- Work task: From the entries, copy every line that carries the string "metal".

--- Data supplied Enclosed Below ---

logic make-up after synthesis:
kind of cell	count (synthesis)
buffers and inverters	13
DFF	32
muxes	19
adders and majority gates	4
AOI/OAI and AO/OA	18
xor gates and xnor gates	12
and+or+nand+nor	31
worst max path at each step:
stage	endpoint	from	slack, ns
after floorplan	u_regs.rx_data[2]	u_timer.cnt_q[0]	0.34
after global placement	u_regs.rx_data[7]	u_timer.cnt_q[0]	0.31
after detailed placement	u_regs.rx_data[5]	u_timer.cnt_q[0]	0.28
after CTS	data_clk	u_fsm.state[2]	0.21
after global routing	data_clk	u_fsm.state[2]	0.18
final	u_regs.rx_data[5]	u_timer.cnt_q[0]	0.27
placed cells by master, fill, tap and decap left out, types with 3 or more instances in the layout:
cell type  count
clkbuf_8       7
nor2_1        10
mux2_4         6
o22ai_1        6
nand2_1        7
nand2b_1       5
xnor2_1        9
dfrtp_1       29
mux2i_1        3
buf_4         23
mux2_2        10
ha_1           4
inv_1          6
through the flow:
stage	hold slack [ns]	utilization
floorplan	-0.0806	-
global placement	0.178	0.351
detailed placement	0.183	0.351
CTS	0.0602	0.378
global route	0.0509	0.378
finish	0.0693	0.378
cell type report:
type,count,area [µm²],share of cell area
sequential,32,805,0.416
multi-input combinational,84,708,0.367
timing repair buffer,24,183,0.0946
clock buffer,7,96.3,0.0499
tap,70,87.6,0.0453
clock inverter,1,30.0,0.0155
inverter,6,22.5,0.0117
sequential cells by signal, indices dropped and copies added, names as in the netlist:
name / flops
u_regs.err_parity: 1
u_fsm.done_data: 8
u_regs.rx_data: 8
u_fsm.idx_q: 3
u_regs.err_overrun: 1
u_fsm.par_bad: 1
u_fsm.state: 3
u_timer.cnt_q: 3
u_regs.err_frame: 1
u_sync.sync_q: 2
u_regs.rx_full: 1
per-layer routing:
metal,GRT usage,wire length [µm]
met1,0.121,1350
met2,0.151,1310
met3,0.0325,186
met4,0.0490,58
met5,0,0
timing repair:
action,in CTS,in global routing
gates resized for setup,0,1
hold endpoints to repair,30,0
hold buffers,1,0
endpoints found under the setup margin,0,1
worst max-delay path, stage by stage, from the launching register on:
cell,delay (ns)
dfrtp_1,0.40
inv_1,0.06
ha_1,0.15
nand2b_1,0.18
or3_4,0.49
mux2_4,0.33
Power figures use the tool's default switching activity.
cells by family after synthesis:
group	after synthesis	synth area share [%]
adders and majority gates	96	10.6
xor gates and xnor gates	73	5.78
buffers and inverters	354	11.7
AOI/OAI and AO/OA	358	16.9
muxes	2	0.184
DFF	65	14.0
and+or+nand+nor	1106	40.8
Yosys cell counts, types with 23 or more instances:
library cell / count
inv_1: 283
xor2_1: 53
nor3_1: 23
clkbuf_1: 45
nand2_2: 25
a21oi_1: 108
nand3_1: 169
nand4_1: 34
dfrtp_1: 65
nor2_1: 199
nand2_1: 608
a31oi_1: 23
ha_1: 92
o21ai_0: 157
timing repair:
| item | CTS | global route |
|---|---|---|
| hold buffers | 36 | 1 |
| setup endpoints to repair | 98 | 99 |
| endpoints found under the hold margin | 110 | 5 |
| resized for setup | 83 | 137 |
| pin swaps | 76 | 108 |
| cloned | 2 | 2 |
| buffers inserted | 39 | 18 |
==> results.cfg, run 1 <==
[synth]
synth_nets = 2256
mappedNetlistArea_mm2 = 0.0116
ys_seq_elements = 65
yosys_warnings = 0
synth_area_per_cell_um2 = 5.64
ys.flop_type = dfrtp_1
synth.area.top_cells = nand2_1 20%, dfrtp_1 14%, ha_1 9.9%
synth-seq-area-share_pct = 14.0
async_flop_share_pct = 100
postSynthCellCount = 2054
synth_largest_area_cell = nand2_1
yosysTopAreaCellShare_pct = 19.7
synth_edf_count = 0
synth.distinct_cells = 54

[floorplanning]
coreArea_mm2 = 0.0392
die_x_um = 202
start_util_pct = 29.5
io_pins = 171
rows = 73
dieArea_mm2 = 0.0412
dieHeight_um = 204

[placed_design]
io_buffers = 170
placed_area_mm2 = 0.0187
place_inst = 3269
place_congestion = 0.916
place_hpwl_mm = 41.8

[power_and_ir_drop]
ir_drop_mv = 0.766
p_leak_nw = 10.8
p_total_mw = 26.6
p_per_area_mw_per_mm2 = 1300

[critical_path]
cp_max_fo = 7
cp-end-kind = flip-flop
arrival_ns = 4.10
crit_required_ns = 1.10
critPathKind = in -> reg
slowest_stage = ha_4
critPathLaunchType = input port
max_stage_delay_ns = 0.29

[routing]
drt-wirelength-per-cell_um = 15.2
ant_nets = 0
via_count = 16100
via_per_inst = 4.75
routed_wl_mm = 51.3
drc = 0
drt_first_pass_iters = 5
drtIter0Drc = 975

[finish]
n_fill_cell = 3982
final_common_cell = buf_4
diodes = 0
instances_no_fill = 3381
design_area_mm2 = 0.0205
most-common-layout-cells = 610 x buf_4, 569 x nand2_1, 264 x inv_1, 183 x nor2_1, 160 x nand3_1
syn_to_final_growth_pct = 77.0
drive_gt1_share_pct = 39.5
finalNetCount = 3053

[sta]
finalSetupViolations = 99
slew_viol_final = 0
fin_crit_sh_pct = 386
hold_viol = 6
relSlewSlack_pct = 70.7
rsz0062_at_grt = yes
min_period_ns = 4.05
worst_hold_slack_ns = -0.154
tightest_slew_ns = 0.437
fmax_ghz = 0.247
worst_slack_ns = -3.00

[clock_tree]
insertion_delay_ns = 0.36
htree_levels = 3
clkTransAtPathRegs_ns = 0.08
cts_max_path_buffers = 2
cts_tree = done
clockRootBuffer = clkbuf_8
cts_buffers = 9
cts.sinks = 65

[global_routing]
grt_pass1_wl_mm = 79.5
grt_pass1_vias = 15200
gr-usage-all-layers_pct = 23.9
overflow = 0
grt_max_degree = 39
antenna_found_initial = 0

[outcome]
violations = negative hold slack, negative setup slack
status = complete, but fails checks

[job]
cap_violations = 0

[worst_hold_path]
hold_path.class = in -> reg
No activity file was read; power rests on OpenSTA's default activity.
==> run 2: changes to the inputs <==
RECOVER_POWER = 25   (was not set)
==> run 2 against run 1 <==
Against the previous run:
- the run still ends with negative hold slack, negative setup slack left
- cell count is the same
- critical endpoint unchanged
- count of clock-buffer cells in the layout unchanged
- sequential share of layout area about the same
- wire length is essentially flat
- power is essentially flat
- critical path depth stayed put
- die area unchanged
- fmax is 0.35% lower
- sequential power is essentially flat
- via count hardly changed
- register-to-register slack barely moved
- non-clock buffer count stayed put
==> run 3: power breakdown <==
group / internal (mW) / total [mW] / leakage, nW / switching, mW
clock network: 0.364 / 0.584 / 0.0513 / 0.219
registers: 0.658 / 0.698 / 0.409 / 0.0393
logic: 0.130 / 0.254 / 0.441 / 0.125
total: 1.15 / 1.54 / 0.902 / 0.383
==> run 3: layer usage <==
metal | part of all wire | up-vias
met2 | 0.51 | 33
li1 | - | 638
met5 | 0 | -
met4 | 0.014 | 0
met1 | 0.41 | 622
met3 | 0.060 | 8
[config.mk]
export PLATFORM = sky130hd
export DESIGN_NAME = spi3_reg_slave
export DESIGN_NICKNAME = d
export VERILOG_FILES = /design/src/rtl/spi3_pkg.sv /design/src/rtl/spi3_sync.sv /design/src/rtl/spi3_rx_shift.sv /design/src/rtl/spi3_tx_shift.sv /design/src/rtl/spi3_reg_slave.sv
export SDC_FILE = /design/constraint.sdc
export NUM_CORES = 1
export LEC_CHECK = 0
export CAP_MARGIN = 10
export CORE_ASPECT_RATIO = 0.9
export CORE_UTILIZATION = 55
export CTS_BUF_LIST = sky130_fd_sc_hd__clkbuf_4
export CTS_CLUSTER_DIAMETER = 200
export DETAILED_ROUTE_END_ITERATION = 7
export PLACE_DENSITY = 0.83
export SKIP_CTS_REPAIR_TIMING = 1
export SLEW_MARGIN = 20
export SYNTH_ARGS = -nofsm -noshare
export SYNTH_HDL_FRONTEND = slang
export SYNTH_HIERARCHICAL = 1
export SYNTH_SLANG_ARGS = --single-unit
[constraint.sdc]
create_clock -name clk -period 3.04 [get_ports clk]
set_clock_uncertainty 0.1 [all_clocks]
set_input_delay 0.608 -clock clk [delete_from_list [all_inputs] [get_ports clk]]
set_output_delay 0.608 -clock clk [all_outputs]
set_load 0.02 [all_outputs]
[src/rtl/spi3_pkg.sv]
package spi3_pkg;
   typedef enum logic [1:0] {
      PH_IDLE = 2'd0,
      PH_CMD  = 2'd1,
      PH_DATA = 2'd2,
      PH_SKIP = 2'd3
   } spi3_phase_t;
endpackage

[src/rtl/spi3_sync.sv]
module spi3_sync #(
   parameter int WIDTH  = 3,
   parameter int STAGES = 2
) (
   input  logic             clk,
   input  logic             rst_n,
   input  logic [WIDTH-1:0] d_async,
   output logic [WIDTH-1:0] q
);
   logic [WIDTH-1:0] stage_q [STAGES];

   generate
      if (STAGES < 2) begin : g_bad_stages
         $error("spi3_sync needs at least two stages");
      end
      for (genvar s = 0; s < STAGES; s++) begin : g_stage
         always_ff @(posedge clk or negedge rst_n) begin
            if (!rst_n) stage_q[s] <= '0;
            else if (s == 0) stage_q[s] <= d_async;
            else stage_q[s] <= stage_q[(s == 0) ? 0 : s-1];
         end
      end
   endgenerate

   assign q = stage_q[STAGES-1];
endmodule

[src/rtl/spi3_rx_shift.sv]
module spi3_rx_shift #(
   parameter int BITS = 8
) (
   input  logic            clk,
   input  logic            rst_n,
   input  logic            clear,
   input  logic            shift_en,
   input  logic            din,
   output logic [BITS-1:0] data_o,
   output logic            done
);
   localparam int CNT_W = $clog2(BITS);

   logic [BITS-1:0]  sr_q;
   logic [CNT_W-1:0] cnt_q;

   assign data_o = {sr_q[BITS-2:0], din};
   assign done   = shift_en && (cnt_q == CNT_W'(BITS-1));

   always_ff @(posedge clk or negedge rst_n) begin
      if (!rst_n) begin
         sr_q  <= '0;
         cnt_q <= '0;
      end else if (clear) begin
         sr_q  <= '0;
         cnt_q <= '0;
      end else if (shift_en) begin
         sr_q  <= data_o;
         cnt_q <= done ? '0 : cnt_q + 1'b1;
      end
   end


   cnt_wrap_chk: assert property (@(posedge clk) disable iff (!rst_n)
      done |=> (cnt_q == '0));


   clear_cnt_chk: assert property (@(posedge clk) disable iff (!rst_n)
      clear |=> (cnt_q == '0));
endmodule

[src/rtl/spi3_tx_shift.sv]
module spi3_tx_shift #(
   parameter int BITS = 8
) (
   input  logic            clk,
   input  logic            rst_n,
   input  logic            clear,
   input  logic            load,
   input  logic [BITS-1:0] load_val,
   input  logic            shift_en,
   output logic            bit_o
);
   logic [BITS-1:0] sr_q;
   logic            bit_q;

   always_ff @(posedge clk or negedge rst_n) begin
      if (!rst_n) begin
         sr_q  <= '0;
         bit_q <= 1'b0;
      end else if (clear) begin
         sr_q  <= '0;
         bit_q <= 1'b0;
      end else if (load) begin
         sr_q  <= load_val;
      end else if (shift_en) begin
         bit_q <= sr_q[BITS-1];
         sr_q  <= {sr_q[BITS-2:0], 1'b0};
      end
   end

   assign bit_o = bit_q;


   bit_hold_chk: assert property (@(posedge clk) disable iff (!rst_n)
      (!shift_en && !clear) |=> $stable(bit_q));
endmodule
## src/rtl/sram_ctrl.sv

```systemverilog
`timescale 1ns/1ps
module sram_ctrl #(
  parameter int CLK_NS  = 10,
  parameter int T_AA_NS = 70,
  parameter int T_RC_NS = 70,
  parameter int T_WP_NS = 35,
  parameter int T_AW_NS = 70,
  parameter int T_DW_NS = 30,
  parameter int T_HZ_NS = 35,
  parameter int AW      = 20,
  parameter int DW      = 8
) (
  input  logic          clk,
  input  logic          rst,
  input  logic          req,
  input  logic          req_wr,
  input  logic [AW-1:0] req_addr,
  input  logic [DW-1:0] req_wdata,
  output logic          ready,
  output logic [DW-1:0] rdata,
  output logic [AW-1:0] sram_addr,
  output logic          sram_sel_n,
  output logic          sram_sel,
  output logic          sram_wstb_n,
  output logic          sram_rden_n,
  output logic [DW-1:0] sram_dq_o,
  output logic          sram_dq_oe,
  input  logic [DW-1:0] sram_dq_i
);
  localparam int C_AA   = (T_AA_NS + CLK_NS - 1) / CLK_NS;
  localparam int C_RC   = (T_RC_NS + CLK_NS - 1) / CLK_NS;
  localparam int C_WP   = (T_WP_NS + CLK_NS - 1) / CLK_NS;
  localparam int C_AW   = (T_AW_NS + CLK_NS - 1) / CLK_NS;
  localparam int C_DW   = (T_DW_NS + CLK_NS - 1) / CLK_NS;
  localparam int C_HZ   = (T_HZ_NS + CLK_NS - 1) / CLK_NS;
  localparam int RD0    = C_AA > C_RC ? C_AA : C_RC;
  localparam int RD_CYC = RD0 > 1 ? RD0 : 1;
  localparam int WL0    = C_WP > C_DW ? C_WP : C_DW;
  localparam int WL1    = WL0 > C_AW - 1 ? WL0 : C_AW - 1;
  localparam int WE_LOW = WL1 > 1 ? WL1 : 1;
  localparam int TA     = C_HZ;
  localparam int MX0    = RD_CYC > WE_LOW ? RD_CYC : WE_LOW;
  localparam int MAXC   = MX0 > TA ? MX0 : TA;
  localparam int CNTW   = $clog2(MAXC + 1);

  typedef enum logic [2:0] {S_IDLE, S_RD, S_WSET, S_WLOW, S_WREL} state_t;

  state_t          st;
  logic [CNTW-1:0] cnt;
  logic [CNTW-1:0] ohc;
  logic [AW-1:0]   addr_q;
  logic [DW-1:0]   wd_q;
  logic [DW-1:0]   rd_q;
  logic            sel_q;
  logic            wstb_n_q;
  logic            rden_n_q;
  logic            dq_oe_q;
  logic            ready_q;

  assign sram_addr   = addr_q;
  assign sram_sel    = sel_q;
  assign sram_sel_n  = ~sel_q;
  assign sram_wstb_n = wstb_n_q;
  assign sram_rden_n = rden_n_q;
  assign sram_dq_o   = wd_q;
  assign sram_dq_oe  = dq_oe_q;
  assign ready       = ready_q;
  assign rdata       = rd_q;

  always_ff @(posedge clk) begin
    if (rst) begin
      st       <= S_IDLE;
      cnt      <= '0;
      ohc      <= '0;
      addr_q   <= '0;
      wd_q     <= '0;
      rd_q     <= '0;
      sel_q    <= 1'b0;
      wstb_n_q <= 1'b1;
      rden_n_q <= 1'b1;
      dq_oe_q  <= 1'b0;
      ready_q  <= 1'b0;
    end else begin
      ready_q <= 1'b0;
      if (!rden_n_q)                 ohc <= '0;
      else if (ohc != CNTW'(TA))     ohc <= ohc + 1'b1;
      case (st)
        S_IDLE: if (req) begin
          addr_q <= req_addr;
          wd_q   <= req_wdata;
          sel_q  <= 1'b1;
          if (req_wr) st <= S_WSET;
          else begin
            rden_n_q <= 1'b0;
            cnt      <= CNTW'(RD_CYC - 1);
            st       <= S_RD;
          end
        end
        S_RD: if (cnt == '0) begin
          rd_q     <= sram_dq_i;
          ready_q  <= 1'b1;
          rden_n_q <= 1'b1;
          sel_q    <= 1'b0;
          st       <= S_IDLE;
        end else cnt <= cnt - 1'b1;
        S_WSET: if (ohc == CNTW'(TA)) begin
          dq_oe_q  <= 1'b1;
          wstb_n_q <= 1'b0;
          cnt      <= CNTW'(WE_LOW - 1);
          st       <= S_WLOW;
        end
        S_WLOW: if (cnt == '0) begin
          wstb_n_q <= 1'b1;
          st       <= S_WREL;
        end else cnt <= cnt - 1'b1;
        S_WREL: begin
          dq_oe_q <= 1'b0;
          sel_q   <= 1'b0;
          ready_q <= 1'b1;
          st      <= S_IDLE;
        end
        default: st <= S_IDLE;
      endcase
    end
  end
endmodule


```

--- End of Enclosed Data supplied ---

- Answer to the problem:
metal,GRT usage,wire length [µm]
metal | part of all wire | up-vias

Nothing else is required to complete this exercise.